Quasi-BIC resonant enhancement of dynamically controlled radiative rate in two-dimensional molybdenum diselenide for active metasurface antennas

We report on the electronic modulation of the phase and amplitude of scattered light from monolayer molybdenum diselenide (MoSe₂) coupled to quasi bound states in the continuum (BIC) modes in nanoscale AlGaAs resonators. Fermi level control via electronic gating of carrier density gives rise to dynamic phase and amplitude tunability of the reflected light. Our structure exploits the large excitonic reflectivity dominated by radiative emission in MoSe₂ at low temperatures. By measuring the gate-dependent tuning of the reflectivity of MoSe₂ at the A exciton emission wavelength, we can develop a model for the change in the complex dielectric function.

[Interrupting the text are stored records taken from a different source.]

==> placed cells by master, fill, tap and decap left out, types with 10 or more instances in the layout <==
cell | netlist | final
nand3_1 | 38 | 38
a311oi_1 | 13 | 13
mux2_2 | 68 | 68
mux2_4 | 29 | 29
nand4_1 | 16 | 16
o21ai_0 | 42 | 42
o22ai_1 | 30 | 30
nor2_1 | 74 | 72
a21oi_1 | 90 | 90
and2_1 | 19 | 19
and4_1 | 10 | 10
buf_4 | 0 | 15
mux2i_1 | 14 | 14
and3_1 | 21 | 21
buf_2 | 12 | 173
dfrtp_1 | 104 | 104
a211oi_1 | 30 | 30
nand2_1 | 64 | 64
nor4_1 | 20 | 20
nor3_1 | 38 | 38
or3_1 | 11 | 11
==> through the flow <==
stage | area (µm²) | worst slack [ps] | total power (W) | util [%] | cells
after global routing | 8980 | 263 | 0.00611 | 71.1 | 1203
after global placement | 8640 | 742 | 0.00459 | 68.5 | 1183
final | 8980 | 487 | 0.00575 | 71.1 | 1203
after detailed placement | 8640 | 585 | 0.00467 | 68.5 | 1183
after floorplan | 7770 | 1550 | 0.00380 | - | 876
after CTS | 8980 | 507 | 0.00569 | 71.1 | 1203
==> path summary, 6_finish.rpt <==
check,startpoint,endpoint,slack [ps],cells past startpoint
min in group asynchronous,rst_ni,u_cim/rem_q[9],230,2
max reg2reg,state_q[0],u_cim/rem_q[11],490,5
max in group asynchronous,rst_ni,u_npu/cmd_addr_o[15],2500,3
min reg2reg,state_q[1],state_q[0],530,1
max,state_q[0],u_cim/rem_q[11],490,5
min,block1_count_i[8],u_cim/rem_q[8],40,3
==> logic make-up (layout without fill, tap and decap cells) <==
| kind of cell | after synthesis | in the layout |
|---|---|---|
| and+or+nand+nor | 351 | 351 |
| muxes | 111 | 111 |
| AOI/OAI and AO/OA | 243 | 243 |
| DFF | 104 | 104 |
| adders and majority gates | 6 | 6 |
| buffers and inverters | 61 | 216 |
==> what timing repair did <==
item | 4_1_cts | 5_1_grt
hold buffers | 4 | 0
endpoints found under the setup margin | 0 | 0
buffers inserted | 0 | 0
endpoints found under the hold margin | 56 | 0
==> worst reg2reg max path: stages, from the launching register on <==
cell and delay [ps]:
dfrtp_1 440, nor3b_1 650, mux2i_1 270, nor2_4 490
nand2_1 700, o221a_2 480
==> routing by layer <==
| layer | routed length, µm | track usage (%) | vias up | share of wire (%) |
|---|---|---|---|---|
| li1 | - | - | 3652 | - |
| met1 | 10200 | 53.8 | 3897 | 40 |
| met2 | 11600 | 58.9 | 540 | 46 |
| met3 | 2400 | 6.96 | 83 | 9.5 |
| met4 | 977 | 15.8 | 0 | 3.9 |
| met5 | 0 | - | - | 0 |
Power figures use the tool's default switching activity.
$ cat config.mk
export PLATFORM = sky130hd
export DESIGN_NAME = pc_branch_unit
export DESIGN_NICKNAME = d
export VERILOG_FILES = /design/src/rtl/pc_branch_unit.sv
export SDC_FILE = /design/constraint.sdc
export NUM_CORES = 1
export LEC_CHECK = 0
export CORE_ASPECT_RATIO = 0.9
export CORE_UTILIZATION = 49
export DETAILED_ROUTE_END_ITERATION = 16
export GPL_TIMING_DRIVEN = 0
export HOLD_SLACK_MARGIN = 0.03
export PLACE_DENSITY = 0.88
export SLEW_MARGIN = 15
export SYNTH_ARGS = -nofsm -noshare
export SYNTH_HDL_FRONTEND = slang
export SYNTH_SLANG_ARGS = --single-unit
$ cat constraint.sdc
create_clock -name clk -period 6.5 [get_ports clk]
set_input_delay 1.3 -clock clk [delete_from_list [all_inputs] [get_ports clk]]
set_output_delay 1.3 -clock clk [all_outputs]
set_load 0.05 [all_outputs]
$ cat src/rtl/pc_branch_unit.sv
// IF-stage PC register and IF/ID pipeline register with branch/jump redirect.
// Optional macro BRANCH_DELAY_SLOT_EN keeps the delay-slot instruction on redirect.
module pc_branch_unit #(
  parameter logic [31:0] RESET_PC  = 32'h0000_0000,
  parameter logic [31:0] NOP_INSTR = 32'h0000_0000
) (
  input  logic        clk,
  input  logic        reset,
  input  logic        stall,
  input  logic [31:0] instr_in,
  input  logic        branch_taken,
  input  logic [31:0] branch_offset_sh,
  input  logic [31:0] pc_plus4_id,
  input  logic        jump,
  input  logic [25:0] jump_index,
  output logic [31:0] pc,
  output logic [31:0] pc_plus4,
  output logic [31:0] if_id_instr,
  output logic [31:0] if_id_pc_plus4,
  output logic        if_id_valid,
  output logic        redirect
);

  typedef enum logic [1:0] {
    BOOT  = 2'd0,
    RUN   = 2'd1,
    FLUSH = 2'd2
  } state_e;

  state_e      state_q, state_d;
  logic [31:0] pc_q, pc_d;
  logic [31:0] instr_q, instr_d;
  logic [31:0] pc4_q, pc4_d;
  logic        valid_q, valid_d;
  logic        redirect_q, redirect_d;

  logic [31:0] branch_target;
  logic [31:0] jump_target;
  logic        take_j;
  logic        take_b;
  logic        take_any;

  assign pc_plus4       = pc_q + 32'd4;
  assign pc             = pc_q;
  assign if_id_instr    = instr_q;
  assign if_id_pc_plus4 = pc4_q;
  assign if_id_valid    = valid_q;
  assign redirect       = redirect_q;

  // Targets and qualified redirect requests (bubbles and stalls never redirect)
  always_comb begin
    branch_target = pc_plus4_id + branch_offset_sh;
    jump_target   = {pc_plus4_id[31:28], jump_index, 2'b00};
    take_j        = jump & valid_q & ~stall;
    take_b        = branch_taken & valid_q & ~stall & ~jump;
    take_any      = take_j | take_b;
  end

  // Next fetch address: jump beats branch, then stall hold, then sequential
  always_comb begin
    pc_d = pc_plus4;
    unique case (1'b1)
      take_j:  pc_d = jump_target;
      take_b:  pc_d = branch_target;
      stall:   pc_d = pc_q;
      default: pc_d = pc_plus4;
    endcase
  end

  // Sequencer: IF/ID load, flush bubble and redirect pulse
  always_comb begin
    state_d    = state_q;
    instr_d    = instr_q;
    pc4_d      = pc4_q;
    valid_d    = valid_q;
    redirect_d = 1'b0;
    unique case (state_q)
      BOOT: begin
        if (!stall) begin
          instr_d = instr_in;
          pc4_d   = pc_plus4;
          valid_d = 1'b1;
          state_d = RUN;
        end
      end
      RUN: begin
        if (take_any) begin
          redirect_d = 1'b1;
`ifdef BRANCH_DELAY_SLOT_EN
          instr_d = instr_in;
          pc4_d   = pc_plus4;
          valid_d = 1'b1;
          state_d = RUN;
`else
          instr_d = NOP_INSTR;
          pc4_d   = 32'd0;
          valid_d = 1'b0;
          state_d = FLUSH;
`endif
        end else if (!stall) begin
          instr_d = instr_in;
          pc4_d   = pc_plus4;
          valid_d = 1'b1;
        end
      end
      FLUSH: begin
        if (!stall) begin
          instr_d = instr_in;
          pc4_d   = pc_plus4;
          valid_d = 1'b1;
          state_d = RUN;
        end
      end
      default: begin
        state_d = BOOT;
      end
    endcase
  end

  // State registers, asynchronously reset
  always_ff @(posedge clk or posedge reset) begin
    if (reset) begin
      state_q    <= BOOT;
      pc_q       <= RESET_PC;
      instr_q    <= NOP_INSTR;
      pc4_q      <= 32'd0;
      valid_q    <= 1'b0;
      redirect_q <= 1'b0;
    end else begin
      state_q    <= state_d;
      pc_q       <= pc_d;
      instr_q    <= instr_d;
      pc4_q      <= pc4_d;
      valid_q    <= valid_d;
      redirect_q <= redirect_d;
    end
  end

endmodule

-- Yosys cells after proc, flatten, opt, wreduce, memory -nomap -nowiden
Cells that the tools add are included.
- bitwise gates (word level): 8
- reduce and logical (&&, ||, !) cells: 4
- $add $sub $neg: 2
- mux-type cells: 15
- equal/unequal tests: 4
- operator list (cell ; number):
    $mux 32 ; 4
    $pmux 32 s2 ; 2
    $pmux 32 s3 ; 1
    $add 32x3->32 const B ; 1
    $add 32x32->32 ; 1
    $and 1x1->1 ; 5
    $mux 1 ; 4
    $mux 2 ; 2
    $ne 2x2->1 const B ; 2
    $pmux 2 s2 ; 1
    $eq 2x1->1 const B ; 1
    $eq 2x2->1 const B ; 1
    $logic_not 2->1 ; 1
    $not 1->1 ; 2
    $pmux 1 s2 ; 1
    $reduce_and 2->1 ; 1
    $reduce_bool 2->1 ; 1
    $reduce_or 2->1 ; 1
    $or 1x1->1 ; 1
- logic and storage cells: 39
- input bits: 127
- bits in registers: 100
- output and inout bits: 130

-- Longest topological paths before layout
- depth after elaboration: 6
- gate-level depth with buffers: 10
- gate-level depth less buffers: 10

-- Least setup slack after synthesis
OpenSTA, ideal clock, no wires.
- path type: register to output
- start: register pc_q[7] (netlist: pc[7])
- end: output port pc_plus4[27]
- path slack: 2441 ps
- stages on the path, launching flop included: 7
- arrival: 2759 ps
- path buffers: 1
- data required time: 5200 ps
- cell sequence: dfrtp_1 nand4_2 nor4_1 and2_1 buf_4 and3_1 xor2_1
- word-level cells in the longest chain between the ends: 1
- ends and longest elaborated chain (element ; RTL line ; RTL):
    start, declared ; 31 ; logic [31:0] pc_q, pc_d;
    start signal, assigned ; 131 ; pc_q <= pc_d;
    $add 32x3->32 ; 43 ; assign pc_plus4 = pc_q + 32'd4;
    end, declared ; 17 ; output logic [31:0] pc_plus4,
Every way passes these cells.

-- Worst setup path after layout
- start: register pc_q[2] (netlist: pc[2])
- end: output port pc_plus4[27]
Same word-level chain as after synthesis.

==> impl_metrics.py <==
metrics = {
    "critical_path": {
        "critical_path_class": "flip-flop to output pin",
        "reg2reg_to": "pc[25]",
        "cp.required_ns": 5.20,
        "start_kind": "flip-flop",
        "r2r_slack_ns": 3.79,
        "crit_start": "pc[2]",
        "worstSetupEndpoint": "pc_plus4[27]",
        "worstPathMaxFanout": 8,
        "worstPathArrival_ns": 3.63,
        "timing.rr.start": "pc[2]",
        "rr_worst_depth": 8,
        "critPathCaptureType": "output pin",
    },
    "clocking": {
        "cts_tree": "yes",
        "cts_root_buf": "clkbuf_16",
        "cts.sinks": 100,
        "clockBufferDepth": 2,
        "cts.clk_slew.worst_paths_ns": 0.08,
        "clk_latency_ns": 0.36,
        "ctsHtreeMaxLevel": 3,
        "cts_buffers": 9,
        "postCtsHoldBufs": 0,
        "post_cts_buffers": 0,
        "cts-resized-gates": 0,
    },
    "logic_synthesis": {
        "yosys-top-cells-area": "dfrtp_1 (37%), nand2_1 (7.2%), a21oi_1 (6.6%), ha_1 (5.9%), xnor2_1 (3.9%)",
        "postSynthCellCount": 802,
        "avgSynthCellArea_um2": 8.47,
        "async_reset_ff_frac": 1.00,
        "synth_edf_count": 0,
        "yosysSeqAreaShare": 0.369,
        "synthesis.nets": 962,
        "ys_types": 69,
        "synth-seq-cells": 100,
        "ys_warn_count": 0,
        "synth_ff_type": "dfrtp_1",
        "synth_area_um2": 6790,
        "yosys.area.top_type_share": 0.369,
        "synth_top_cell_by_area": "dfrtp_1",
    },
    "pwr": {
        "power_density_nw_per_um2": 471,
        "sw_frac_of_total": 0.538,
        "seqPwrFrac": 0.246,
        "p_leak_nw": 4.14,
        "p_clk_frac": 0.123,
        "internal_power_w": 0.00215,
        "switchingPower_w": 0.00251,
        "ir_worst_vdd_v": 0.000371,
        "pwr-share-comb": 0.631,
    },
    "status": {
        "status": "completed",
    },
    "global_routing": {
        "grt_pass1_vias": 7376,
        "grt.overflow.total": 0,
        "grt_pass1_wl_um": 39300,
        "grt_max_degree": 61,
        "grt.total_usage": 0.352,
        "antenna_found_initial": 0,
    },
    "placement": {
        "pre_cts_slack_ns": 2.09,
        "placed_cells": 1226,
        "portBuffers": 255,
        "gp_congestion": 0.995,
        "hpwl_um": 19400,
    },
    "drt": {
        "vias": 7665,
        "routed_wl_um": 25100,
        "drtIter0Drc": 664,
        "vias_per_cell": 6.17,
        "drtAntennaViolNets": 0,
        "drc": 0,
        "first_pass_iters": 5,
        "wl_per_cell_um": 20.2,
    },
    "floorplan": {
        "initial_core_util": 0.506,
        "fp.coreArea_um2": 13400,
        "die-area_um2": 14300,
        "row_count": 40,
        "die_w_um": 126,
        "die_h_um": 114,
        "boundaryPins": 257,
    },
    "sta": {
        "worst_pin_slew_ns": 1.00,
        "final.setup.worst_slack_ns": 1.57,
        "post-route-period-util": 0.759,
        "tns_ns": 0,
        "setup_viol": 0,
        "drv_slew": 0,
        "clock_skew_ns": 0.0111,
        "hold_violations": 0,
        "relSlewSlack": 0.327,
        "rsz0062_at_grt": "no",
        "fmaxAchievable_mhz": 203,
        "fin_crit_ns": 4.93,
    },
    "finish": {
        "diodes": 0,
        "drive_gt1_frac": 0.0419,
        "final_cell_count_no_fill": 1242,
        "syn_to_final_growth_pct": 45.8,
        "nNetsFinal": 1229,
        "layout_commonest_cell": "clkdlybuf4s50_1",
        "final_cell_mix": "clkdlybuf4s50_1 (255), nand2_1 (130), dfrtp_1 (100), a21oi_1 (89), nor2_1 (51)",
    },
    "min_path": {
        "worstHoldStart": "if_id_pc_plus4[18]",
        "hold_class": "flip-flop to flip-flop",
    },
    "run": {
        "cap_viol_max_count": 0,
    },
}
## how the worst min path moves through the flow
stage	cells past startpoint	slack, ns	to
global placement	2	0.47	if_id_pc_plus4[11]
global route	1	0.52	if_id_pc_plus4[21]
detailed placement	2	0.47	if_id_pc_plus4[18]
floorplan	1	0.52	state_q[0]
finish	2	0.49	if_id_pc_plus4[18]
CTS	2	0.49	if_id_pc_plus4[18]
## state kept, by name, summed over array words and instances (netlist names)
name            count
if_id_valid         1
pc                 32
state_q             2
redirect            1
if_id_pc_plus4     32
if_id_instr        32
## power by group through the flow
stage	Clock, W	Sequential (W)	Combinational (W)
floorplan	0	0.00195	0.00103
global placement	0	0.00113	0.00288
detailed placement	0	0.00114	0.00292
CTS	0.000574	0.00113	0.00293
global route	0.000599	0.00117	0.00306
finish	0.000574	0.00115	0.00294
## worst max-delay path: stages, from the launching register on
cell             delay, ns
dfrtp_1               0.48
nand4_1               0.15
nor4_1                0.87
and2_1                0.24
buf_4                 0.16
and3_1                0.28
xor2_1                0.25
clkdlybuf4s50_1       0.85
## layer usage
| layer | up-vias | global-route usage | wire length, um |
|---|---|---|---|
| met1 | 3649 | 0.429 | 9330 |
| met3 | 71 | 0.0901 | 2810 |
| met2 | 483 | 0.598 | 12000 |
| met4 | 0 | 0.139 | 898 |
| li1 | 3462 | - | - |
| met5 | - | 0 | 0 |
## through the flow
stage               instance area [um^2]  total power [W]  utilization  hold WS [ns]
finish                              9900          0.00466        0.738         0.488
global route                        9900          0.00483        0.738         0.518
CTS                                 9900          0.00464        0.738         0.489
detailed placement                  9580          0.00406        0.715         0.472
global placement                    9550          0.00401        0.712         0.469
floorplan                           6790          0.00298            -         0.520
## cell families (layout without fill, tap and decap cells)
group | after synthesis | after routing | share of synthesized area
and+or+nand+nor | 281 | 281 | 0.194
DFF | 100 | 100 | 0.369
muxes | 6 | 6 | 0.00940
xor gates and xnor gates | 46 | 46 | 0.0616
adders and majority gates | 33 | 33 | 0.0619
AOI/OAI and AO/OA | 266 | 266 | 0.257
buffers and inverters | 70 | 342 | 0.0466
## cell usage after synthesis, types with 9 or more instances
master / number
a211oi_1: 9
a21o_1: 21
a21oi_1: 89
a22o_1: 21
clkbuf_1: 34
dfrtp_1: 100
ha_1: 32
inv_1: 22
nand2_1: 130
nand3_1: 25
nor2_1: 51
nor3_1: 11
o21ai_0: 45
o221ai_1: 9
xnor2_1: 30
xor2_1: 14
## cell type report
class | count | area [um^2]
Buffer | 48 | 234
Clock buffer | 10 | 229
Clock inverter | 6 | 82.6
Fill cell | 1040 | 3520
Inverter | 22 | 87.6
Multi-Input combinational cell | 632 | 3970
Sequential cell | 100 | 2500
Tap cell | 168 | 210
Timing Repair Buffer | 256 | 2580
Power figures use the tool's default switching activity.
File: src/rtl/axi_slave_write_ctrl_pkg.sv
// Shared AXI field widths, encodings and payload types for the slave write path.
package axi_slave_write_ctrl_pkg;

  localparam int unsigned AXI_IDS_BITS   = 8;
  localparam int unsigned AXI_ADDR_BITS  = 32;
  localparam int unsigned AXI_LEN_BITS   = 4;
  localparam int unsigned AXI_SIZE_BITS  = 3;
  localparam int unsigned AXI_BURST_BITS = 2;
  localparam int unsigned AXI_RESP_BITS  = 2;
  localparam int unsigned AXI_DATA_BITS  = 32;
  localparam int unsigned AXI_STRB_BITS  = AXI_DATA_BITS / 8;

  localparam logic [AXI_RESP_BITS-1:0]  AXI_RESP_OKAY   = 2'b00;
  localparam logic [AXI_RESP_BITS-1:0]  AXI_RESP_SLVERR = 2'b10;
  localparam logic [AXI_BURST_BITS-1:0] AXI_BURST_FIXED = 2'b00;
  localparam logic [AXI_BURST_BITS-1:0] AXI_BURST_INCR  = 2'b01;
  localparam logic [AXI_SIZE_BITS-1:0]  AXI_SIZE_WORD   = 3'b010;

  // Write-response payload held while B is pending.
  typedef struct packed {
    logic [AXI_IDS_BITS-1:0]  id;
    logic [AXI_RESP_BITS-1:0] resp;
  } b_rsp_t;

  // Only full-word FIXED/INCR bursts can be mapped onto the word memory.
  function automatic logic aw_unsupported(input logic [AXI_SIZE_BITS-1:0]  size,
                                          input logic [AXI_BURST_BITS-1:0] burst);
    return (size != AXI_SIZE_WORD) ||
           !((burst == AXI_BURST_FIXED) || (burst == AXI_BURST_INCR));
  endfunction

endpackage

File: src/rtl/axi_burst_addr_gen.sv
// Word-address sequencer for one AXI burst: FIXED/INCR stepping, beat count,
// end-of-burst and length-mismatch detection.
module axi_burst_addr_gen
  import axi_slave_write_ctrl_pkg::*;
#(
  parameter int unsigned ADDR_BITS = 14
) (
  input  logic                      clk,
  input  logic                      rst,
  input  logic                      load,
  input  logic [ADDR_BITS-1:0]      start_addr,
  input  logic [AXI_LEN_BITS-1:0]   len,
  input  logic [AXI_BURST_BITS-1:0] burst,
  input  logic                      step,
  input  logic                      last,
  output logic [ADDR_BITS-1:0]      addr,
  output logic                      burst_end_c,
  output logic                      len_err_c
);

  logic [ADDR_BITS-1:0]      addr_q;
  logic [AXI_LEN_BITS-1:0]   cnt_q;
  logic [AXI_LEN_BITS-1:0]   len_q;
  logic [AXI_BURST_BITS-1:0] burst_q;
  logic                      cnt_hit;

  always_ff @(posedge clk) begin
    if (rst) begin
      addr_q  <= '0;
      cnt_q   <= '0;
      len_q   <= '0;
      burst_q <= '0;
    end else if (load) begin
      addr_q  <= start_addr;
      cnt_q   <= '0;
      len_q   <= len;
      burst_q <= burst;
    end else if (step) begin
      // INCR wraps naturally at the top of the word space; FIXED holds.
      if (burst_q == AXI_BURST_INCR) begin
        addr_q <= addr_q + ADDR_BITS'(1);
      end
      cnt_q <= cnt_q + AXI_LEN_BITS'(1);
    end
  end

  assign cnt_hit     = (cnt_q == len_q);
  assign addr        = addr_q;
  assign burst_end_c = step & (last | cnt_hit);
  assign len_err_c   = burst_end_c & (last ^ cnt_hit);

endmodule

We then enhance the emission rate and linewidth of monolayer MoSe₂ by integration with a metasurface comprised of subwavelength AlGaAs cylinders that support high quality factor quasi-BIC modes. This resonant structure is based on a cylinder that utilizes the destructive interference between optical modes to obtain a significant enhancement in the quality factor of the cavity. Gate tunable MoSe₂ monolayers coupled to high Q resonators thus allow us to electronically modulate the phase and amplitude of the reflected light and is a potential candidate for visible frequency active antenna elements comprising a gate-tunable metasurface.